Willowbrine Crowninshield (1949-2008)

While I would love to say that the greatest mark Willowbrine Crowninshield ever left on the world was Yours Truly, I do have to take into account the existence of my brother Cyril, which as per usual, cancels the other out. Still, Mom is on the plus side of things as she was the one who came up with the Orgone Network we have installed around the city.
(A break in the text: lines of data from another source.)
Source: an optimization exercise on an open RTL-to-GDS flow (aim: small area and a short achievable clock period). Production flows keep margins and buffers that such runs may drop. Only simulation tests tie the RTL to the original design; equivalence was not proved. Power figures rest on the tool's default switching activity, not on a simulated workload.

middle:
// decode_stage
module decode_stage #(
  parameter int XLEN  = 32,
  parameter int NREGS = 32
) (
  input  logic            clk,
  input  logic            rst,
  input  logic            in_valid,
  output logic            in_ready,
  input  logic [31:0]     in_instr,
  input  logic [XLEN-1:0] in_pc,
  input  logic            flush,
  input  logic            wb_en,
  input  logic [4:0]      wb_rd,
  input  logic [XLEN-1:0] wb_data,
  output logic            out_valid,
  input  logic            out_ready,
  output logic [XLEN-1:0] out_pc,
  output logic [XLEN-1:0] out_rs1_data,
  output logic [XLEN-1:0] out_rs2_data,
  output logic [XLEN-1:0] out_imm,
  output logic [4:0]      out_rs1,
  output logic [4:0]      out_rs2,
  output logic [4:0]      out_rd,
  output logic [3:0]      out_alu_ctrl,
  output logic            out_mul_en,
  output logic            out_branch,
  output logic            out_mem_read,
  output logic            out_mem_to_reg,
  output logic            out_mem_write,
  output logic            out_alu_src,
  output logic            out_reg_write,
  output logic            out_illegal,
  output logic [1:0]      out_jump
);
  localparam int F_U = 0;    
  localparam int F_J = 1;    
  localparam int F_I = 2;    
  localparam int F_B = 3;    
  localparam int F_S = 4;    
  logic [6:0]        opcode, funct7;
  logic [2:0]        funct3;
  logic              use_rs1, use_rs2, use_rd, known;
  logic [4:0]        fmt;
  decode_pkg::ctrl_t ctrl;
  assign opcode = in_instr[6:0];
  assign funct3 = in_instr[14:12];
  assign funct7 = in_instr[31:25];
  always_comb begin
    ctrl    = '0;
    fmt     = '0;
    use_rs1 = 1'b0;
    use_rs2 = 1'b0;
    use_rd  = 1'b0;
    known   = 1'b1;
    case (opcode)
      decode_pkg::OP_LUI, decode_pkg::OP_AUIPC: begin
        fmt[F_U] = 1'b1;
        use_rd = 1'b1; ctrl.alu_src = 1'b1; ctrl.reg_write = 1'b1;
      end
      decode_pkg::OP_JAL: begin
        fmt[F_J] = 1'b1;
        use_rd = 1'b1; ctrl.alu_src = 1'b1; ctrl.reg_write = 1'b1; ctrl.jump = decode_pkg::JUMP_JAL;
      end
      decode_pkg::OP_JALR: begin
        fmt[F_I] = 1'b1;
        use_rs1 = 1'b1; use_rd = 1'b1;
        ctrl.alu_src = 1'b1; ctrl.reg_write = 1'b1; ctrl.jump = decode_pkg::JUMP_JALR;
      end
      decode_pkg::OP_BRANCH: begin
        fmt[F_B] = 1'b1;
  ...
For scale: roughly 0.047 mm2 of cells after synthesis.
==> flow/config.mk <==
export PLATFORM = sky130hd
export DESIGN_NAME = decode_stage
export DESIGN_NICKNAME = decode_stage
export VERILOG_FILES = /design/flow/design.v
export SDC_FILE = /design/flow/constraint.sdc
export NUM_CORES = 4
export LEC_CHECK = 0
export CAP_MARGIN = 20
export CORE_MARGIN = 2
export CORE_UTILIZATION = 50
export SETUP_SLACK_MARGIN = 2.5
export SLEW_MARGIN = 20
export SYNTH_HIERARCHICAL = 1
export SYNTH_MINIMUM_KEEP_SIZE = 0
==> flow/constraint.sdc <==
create_clock -name core_clock -period 6.0 [get_ports {clk}]
set_input_delay 1.2000 -clock core_clock [delete_from_list [all_inputs] [get_ports {clk}]]
set_output_delay 1.2000 -clock core_clock [all_outputs]
set_load 0.01 [all_outputs]
standard.sh (not shown) runs the stock make flow with config.mk's settings and CLKGATE_MAP_FILE= SYNTH_SCRIPT=/design/flow/synth_recipe.tcl, a recipe that flattens the netlist after the stock synthesis.
==> flow/flow/run.sh <==
#!/bin/bash
# The standard layout (standard.sh, unchanged synthesis) with three extra make settings:
#  - port buffers are plain buf_1 cells instead of the delay buffer buffer_ports picks on its own;
#  - the resizer may change a cell's footprint (sky130hd's config restricts it to the same one);
#  - clock tree synthesis clusters up to 25 sinks within 80 um per leaf buffer and inserts no
#    dummy loads.
# make's full output goes to flow_make.log here; each ORFS step logs under orfs/logs/.
set -uo pipefail
bash standard.sh \
  MATCH_CELL_FOOTPRINT=0 \
  "BUFFER_PORTS_ARGS=-buffer_cell sky130_fd_sc_hd__buf_1" \
  "CTS_ARGS=-sink_clustering_enable -repair_clock_nets -sink_clustering_size 25 -sink_clustering_max_diameter 80 -dont_use_dummy_load" \
  finish > flow_make.log 2>&1
status=$?
tail -20 flow_make.log
exit $status
middle did not stop at any stage, and its layout met the timing, design-rule and antenna checks.
--- input diff middle..east ---
diff --git a/flow/design.v b/flow/design.v
--- a/flow/design.v
+++ b/flow/design.v
@@ -235,27 +235,19 @@
   end
   logic        hz_q, hazard, load, hz_in;
   logic [24:0] ir_q;      
   logic [4:0]  fmt_q;
   logic        use1_q, use2_q, userd_q;
   decode_pkg::ctrl_t ctrl_q;
   assign hazard = hz_q && ((use_rs1 && in_instr[19:15] == ir_q[4:0]) ||
                            (use_rs2 && in_instr[24:20] == ir_q[4:0]));
   assign load     = !out_valid || out_ready;
-  decode_ready u_ready (
-    .instr     (in_instr),
-    .hz        (hz_q),
-    .rd        (ir_q[4:0]),
-    .out_valid (out_valid),
-    .out_ready (out_ready),
-    .flush     (flush),
-    .in_ready  (in_ready)
-  );
+  assign in_ready = load && !hazard && !flush;
   assign hz_in    = opcode == decode_pkg::OP_LOAD && in_instr[11:7] != 5'd0;
   always_ff @(posedge clk or negedge rst) begin
     if (!rst) begin
       out_valid <= 1'b0;
       hz_q      <= 1'b0;
     end else if (flush || (load && hazard)) begin
       out_valid <= 1'b0;
       hz_q      <= 1'b0;
     end else if (load) begin
@@ -322,59 +314,9 @@
   assign out_branch     = ctrl_q.branch;
   assign out_mem_read   = ctrl_q.mem_read;
   assign out_mem_to_reg = ctrl_q.mem_read;
   assign out_mem_write  = ctrl_q.mem_write;
   assign out_alu_src    = ctrl_q.alu_src;
   assign out_reg_write  = ctrl_q.reg_write;
   assign out_illegal    = ctrl_q.illegal;
   assign out_jump       = ctrl_q.jump;
 endmodule
-module decode_ready (
-  input  logic [31:0] instr,
-  input  logic        hz,          
-  input  logic [4:0]  rd,          
-  input  logic        out_valid,
-  input  logic        out_ready,
-  input  logic        flush,
-  output logic        in_ready
-);
-  logic [6:0] op;
-  logic       nuse1, nuse2, nload;
-  logic [4:0] e1, e2;              
-  logic       p1, q1, p2, q2, t1, t2;
-  assign op    = instr[6:0];
-  assign nuse1 = !(op == decode_pkg::OP_JALR || op == decode_pkg::OP_BRANCH ||
-                   op == decode_pkg::OP_LOAD || op == decode_pkg::OP_STORE ||
-                   op == decode_pkg::OP_IMM  || op == decode_pkg::OP_OP);
-  assign nuse2 = !(op == decode_pkg::OP_BRANCH || op == decode_pkg::OP_STORE ||
-                   op == decode_pkg::OP_OP);
-  assign nload = (out_valid && !out_ready) || flush;
-  genvar k;
-  generate
-    for (k = 0; k < 5; k++) begin : g_eq
-      rdy_xnor2 u_e1 (.a(instr[15+k]), .b(rd[k]), .y(e1[k]));
-      rdy_xnor2 u_e2 (.a(instr[20+k]), .b(rd[k]), .y(e2[k]));
-    end
-  endgenerate
-  rdy_nand3  u_p1 (.a(e1[0]), .b(e1[1]), .c(e1[2]), .y(p1));
-  rdy_nand2  u_q1 (.a(e1[3]), .b(e1[4]), .y(q1));
-  rdy_nand3  u_p2 (.a(e2[0]), .b(e2[1]), .c(e2[2]), .y(p2));
-  rdy_nand2  u_q2 (.a(e2[3]), .b(e2[4]), .y(q2));
-  rdy_nor3   u_t1 (.a(p1), .b(q1), .c(nuse1), .y(t1));      
-  rdy_nor3   u_t2 (.a(p2), .b(q2), .c(nuse2), .y(t2));      
-  rdy_a221oi u_r  (.a1(hz), .a2(t1), .b1(hz), .b2(t2), .c1(nload), .y(in_ready));
-endmodule
-module rdy_xnor2 (input logic a, b, output logic y);
-  assign y = ~(a ^ b);
-endmodule
-module rdy_nand2 (input logic a, b, output logic y);
-  assign y = ~(a & b);
-endmodule
-module rdy_nand3 (input logic a, b, c, output logic y);
-  assign y = ~(a & b & c);
-endmodule
-module rdy_nor3 (input logic a, b, c, output logic y);
-  assign y = ~(a | b | c);
-endmodule
-module rdy_a221oi (input logic a1, a2, b1, b2, c1, output logic y);
-  assign y = ~(a1 & a2 | b1 & b2 | c1);
-endmodule
--- outcome ---
- Synthesized cell count in east vs middle: down 26
- Total power of east is higher than that of middle.
- Run comparison: east critical path launch point in_instr[18]; middle critical path launch point wb_rd[1]
- Compared with middle, east shows wire length on met2 that has gone up by a little under 10%.
- east gives more total power density per cell area than middle did.
- Row post-synthesis xor/xnor area fraction: east lower / middle higher
- Number of non-filler instances in the completed layout came out lower on east than on middle.
- middle → east: growth of design area from synthesis to finish moved down; design area dropped 0.57%; wire length increased 9.5%.
- NOTE: sequential cell power in east exceeds that of middle

## port drivers added, routing unchanged
Ports are ideal in the flow. The routed layouts listed here were re-timed in OpenROAD.
Step 1: set_driving_cell puts a clkbuf_16 on clk and a buf_2 on each other input, an assumption about the parent block.
Step 2 also shifts input and output timing later by t, the mid clock arrival at the registers, as if the neighbouring blocks saw the same clock.
Slacks: ideal / step 1 / step 2; pairs: ideal / step 1.
| run | t (ns) | slack for setup (ns) | slew at the worst register clock pin (ns) |
|---|---|---|---|
| middle | 0.722 | 2.307 / 2.268 / 1.546 | 0.11 / 0.11 |
| east | 0.760 | 2.250 / 2.292 / 1.532 | 0.10 / 0.10 |
After both steps setup and hold are still met in every run listed. The setup slack of middle, which loses most, moves by -0.039 ns with the drivers and by -0.761 ns with both steps.
Source: an optimization exercise on an open RTL-to-GDS flow (aim: small area, a short achievable clock period and few clock cycles per item). Production flows keep margins and buffers that such runs may drop. RTL that was checked went through simulation tests only; none was proved equivalent to the original. For runs 4 and 5, only the layout was checked, not whether the RTL still works.

### design/flow/design.v
package uvsig_pkg;
    localparam int DIV_W = 9;
    localparam int CNT_W = 8;
    localparam int IDX_W = 16;
endpackage
module uvsig_calc (
    input  logic        cap,
    input  logic        half,
    input  logic        wf,        
    input  logic [7:0]  col,
    input  logic [15:0] r0,
    input  logic [15:0] r1,
    output logic [15:0] first_index,
    output logic [15:0] second_index,
    output logic [15:0] third_index
);
    logic [7:0]  off;
    logic        ci;
    logic [15:0] a_base, b_base, d_base;
    logic [7:0]  a_off, d_off;
    logic        a_ci, d_ci;
    assign off = wf ? 8'd0 : col;
    assign ci  = !wf;
    always_comb
    begin
        if (!cap)
        begin
            a_base = r0;
            a_off  = half ? off : col;
            a_ci   = half & ci;
            b_base = r1;
            d_base = half ? r1 : r0;
            d_off  = off;
            d_ci   = ci;
        end
        else if (!half)
        begin
            a_base = r1;
            a_off  = 8'd0;
            a_ci   = 1'b0;
            b_base = 16'd0;
            d_base = 16'd0;
            d_off  = off;
            d_ci   = ci;
        end
        else
        begin
            a_base = r0;
            a_off  = off;
            a_ci   = ci;
            b_base = r0;
            d_base = r1;
            d_off  = 8'd0;
            d_ci   = 1'b1;
        end
    end
    assign first_index  = a_base + {8'd0, a_off} + {15'd0, a_ci};
    assign second_index = b_base + {8'd0, col};
    assign third_index  = d_base + {8'd0, d_off} + {15'd0, d_ci};
endmodule
module uv_sphere_index_generator (
    input  logic         clk,
    input  logic         rst_n,
    input  logic         cfg_write,
    input  logic         cfg_index,
    input  logic [8:0]   cfg_data,
    input  logic         in_valid,
    output logic         in_ready,
    input  logic         restart,
    output logic         out_valid,
    input  logic         out_ready,
    output logic [15:0]  first_index,
    output logic [15:0]  second_index,
    output logic [15:0]  third_index,
    output logic         last_triangle
);
    logic [7:0] vm2, hm1;
    logic       lo3, hi256;
    logic [7:0] cfg_m1;
    logic       cap, wrp, half, wf;
    logic [7:0] band, col;
    logic [15:0] r0, r1;
    logic       ov, busy, stale;
    logic [3:0] step;
    assign lo3    = (cfg_data[8:2] == 7'd0);
    assign hi256  = cfg_data[8] && (cfg_data[7:0] != 8'd0);
    assign cfg_m1 = cfg_data[7:0] - 8'd1;
    always_ff @(posedge clk or negedge rst_n)
    begin
        if (!rst_n)
        begin
            vm2 <= 8'd1;
            hm1 <= 8'd2;
        end
        else if (cfg_write)
        begin
            if (cfg_index)
                hm1 <= lo3 ? 8'd2 : (hi256 ? 8'd255 : cfg_m1);
            else
                vm2 <= lo3 ? 8'd1 : (hi256 ? 8'd254 : cfg_m1 - 8'd1);
        end
    end
    logic acc, last;
    assign in_ready  = !busy && (!ov || out_ready);
    assign acc       = in_valid && in_ready;
    assign last      = wrp && half;
    assign out_valid = ov;
    logic [8:0] col_inc, band_inc;
    logic       cge, cap_end, band_end, natural;
    assign col_inc  = {1'b0, col} + 9'd1;
    assign band_inc = {1'b0, band} + 9'd1;
    assign cge      = col >= hm1;
    assign cap_end  = col_inc >= {1'b0, hm1};
    assign band_end = band_inc >= {1'b0, vm2};
    assign natural  = band_inc[7:0] == vm2;
    logic       n_cap, n_wrp, n_half;
    logic [7:0] n_band, n_col;
    logic       n_start, n_step, n_fix, upd;
    assign upd = acc || (cfg_write && !stale);
    always_comb
    begin
        n_cap   = cap;
        n_wrp   = wrp;
        n_half  = !half;
        n_band  = band;
        n_col   = col;
        n_start = 1'b0;
        n_step  = 1'b0;
        n_fix   = 1'b0;
        if ((in_valid && restart) || (last && !stale))
        begin
            n_start = 1'b1;
        end
        else if (stale)
        begin
            n_half = half;
            n_fix  = 1'b1;
            if (wrp)
                n_col = hm1;
        end
        else if (half)
        begin
            if (!cap)
            begin
                if (cge)
                begin
                    n_col  = 8'd0;
                    n_step = 1'b1;
                    if (band_end)
                    begin
                        n_band = 8'd0;
                        n_cap  = 1'b1;
                        if (!natural)
                            n_fix = 1'b1;
                    end
                    else
                    begin
                        n_band = band_inc[7:0];
                    end
                end
                else
                begin
                    n_col = col_inc[7:0];
                end
            end
            else
            begin
                if (cap_end)
                begin
                    n_col = hm1;
                    n_wrp = 1'b1;
                end
                else
                begin
                    n_col = col_inc[7:0];
                end
            end
        end
        else if (wrp)
        begin
            n_col = hm1;
        end
        if (n_start)
        begin
            n_cap  = 1'b0;
            n_wrp  = 1'b0;
            n_half = 1'b0;
            n_band = 8'd0;
            n_col  = 8'd0;
        end
    end
    logic [7:0]  mult;
    logic        mbit, horner, add_h;
    logic [15:0] add_a, add_s;
    assign mult   = cap ? vm2 : band;
    assign mbit   = mult[3'd7 - step[2:0]];
    assign horner = busy && !step[3];
    assign add_h  = horner ? mbit : 1'b1;
    assign add_a  = horner ? {r1[14:0], 1'b0} : r1;
    assign add_s  = add_a + {8'd0, hm1 & {8{add_h}}} + {15'd0, add_h};
    always_ff @(posedge clk or negedge rst_n)
    begin
        if (!rst_n)
        begin
            cap   <= 1'b1;
            wrp   <= 1'b1;
            half  <= 1'b1;
            ov    <= 1'b0;
            busy  <= 1'b0;
            stale <= 1'b0;
            step  <= 4'd0;
        end
        else
        begin
            if (upd)
            begin
                cap   <= n_cap;
                wrp   <= n_wrp;
                half  <= n_half;
            end
            if (cfg_write)
                stale <= 1'b1;
            if (acc)
            begin
                ov    <= !n_fix;
                busy  <= n_fix;
                stale <= 1'b0;
                step  <= 4'd0;
            end
            else
            begin
                if (out_ready)
                    ov <= 1'b0;
                if (busy)
                begin
                    step <= step + 4'd1;
                    if (step[3])
                    begin
                        busy <= 1'b0;
                        ov   <= 1'b1;
                    end
                end
            end
        end
    end
    always_ff @(posedge clk)
    begin
        if (upd)
        begin
            band <= n_band;
            col  <= n_col;
            wf   <= n_col >= hm1;
            if (n_start)
            begin
                r0 <= 16'd0;
                r1 <= {7'd0, {1'b0, hm1} + 9'd1};
            end
            else if (n_fix)
            begin
                r1 <= 16'd0;
            end
            else if (n_step)
            begin
                r0 <= r1;
                r1 <= add_s;
            end
        end
        else if (busy)
        begin
            if (step[3])
                r0 <= r1;
            r1 <= add_s;
        end
    end
    assign last_triangle = last;
    uvsig_calc u_calc (
        .cap          (cap),
        .half         (half),
        .wf           (wf),
        .col          (col),
        .r0           (r0),
        .r1           (r1),
        .first_index  (first_index),
        .second_index (second_index),
        .third_index  (third_index)
    );
endmodule
### design/flow/run.sh
#!/bin/bash
# synth_recipe.tcl (not shown) runs the flow's synth.tcl, then flattens the netlist and writes it again
# the make line also repeats each setting of config.mk as NAME=value (left out here)
make -C /OpenROAD-flow-scripts/flow DESIGN_CONFIG=/design/flow/config.mk WORK_HOME=/design/flow/orfs CLKGATE_MAP_FILE= SYNTH_SCRIPT=/design/flow/synth_recipe.tcl finish
### design/flow/config.mk
export PLATFORM = sky130hd
export DESIGN_NAME = uv_sphere_index_generator
export DESIGN_NICKNAME = uv_sphere_index_generator
export VERILOG_FILES = /design/flow/design.v
export SDC_FILE = /design/flow/constraint.sdc
export NUM_CORES = 4
export LEC_CHECK = 0
export ABC_CLOCK_PERIOD_IN_PS = 2500
export CAP_MARGIN = 20
export CORE_MARGIN = 2
export CORE_UTILIZATION = 40
export SETUP_SLACK_MARGIN = 2.5
export SLEW_MARGIN = 20
### design/flow/constraint.sdc
create_clock -name core_clock -period 5.5 [get_ports {clk}]
set_input_delay 1.1000 -clock core_clock [delete_from_list [all_inputs] [get_ports {clk}]]
set_output_delay 1.1000 -clock core_clock [all_outputs]
set_load 0.01 [all_outputs]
I remember spending warm summer days with her travelling all over town gifting the orgonite we had made together, holding hands as we looked both ways crossing the street, laughing over ice cream, the only black cloud being the insufferable lurking presence of Cyril, always following, silent and sulking, thirty feet away. For someone who insisted on intruding on mother-and-son bonding time, Cyril, you think you could have at least shown up at the Ascension Funeral. I had to mix up all that orgonite resin by myself!


Ungh. Sorry about that. Thinking about my brother always calls to mind that famous quote by George Bernard Shaw: “If you cannot get rid of the family skeleton, you may as well make it dance.” I think I’ll head down to the family catacombs and see if great great great great great great great uncle Richard is still about. That always helps clear my head.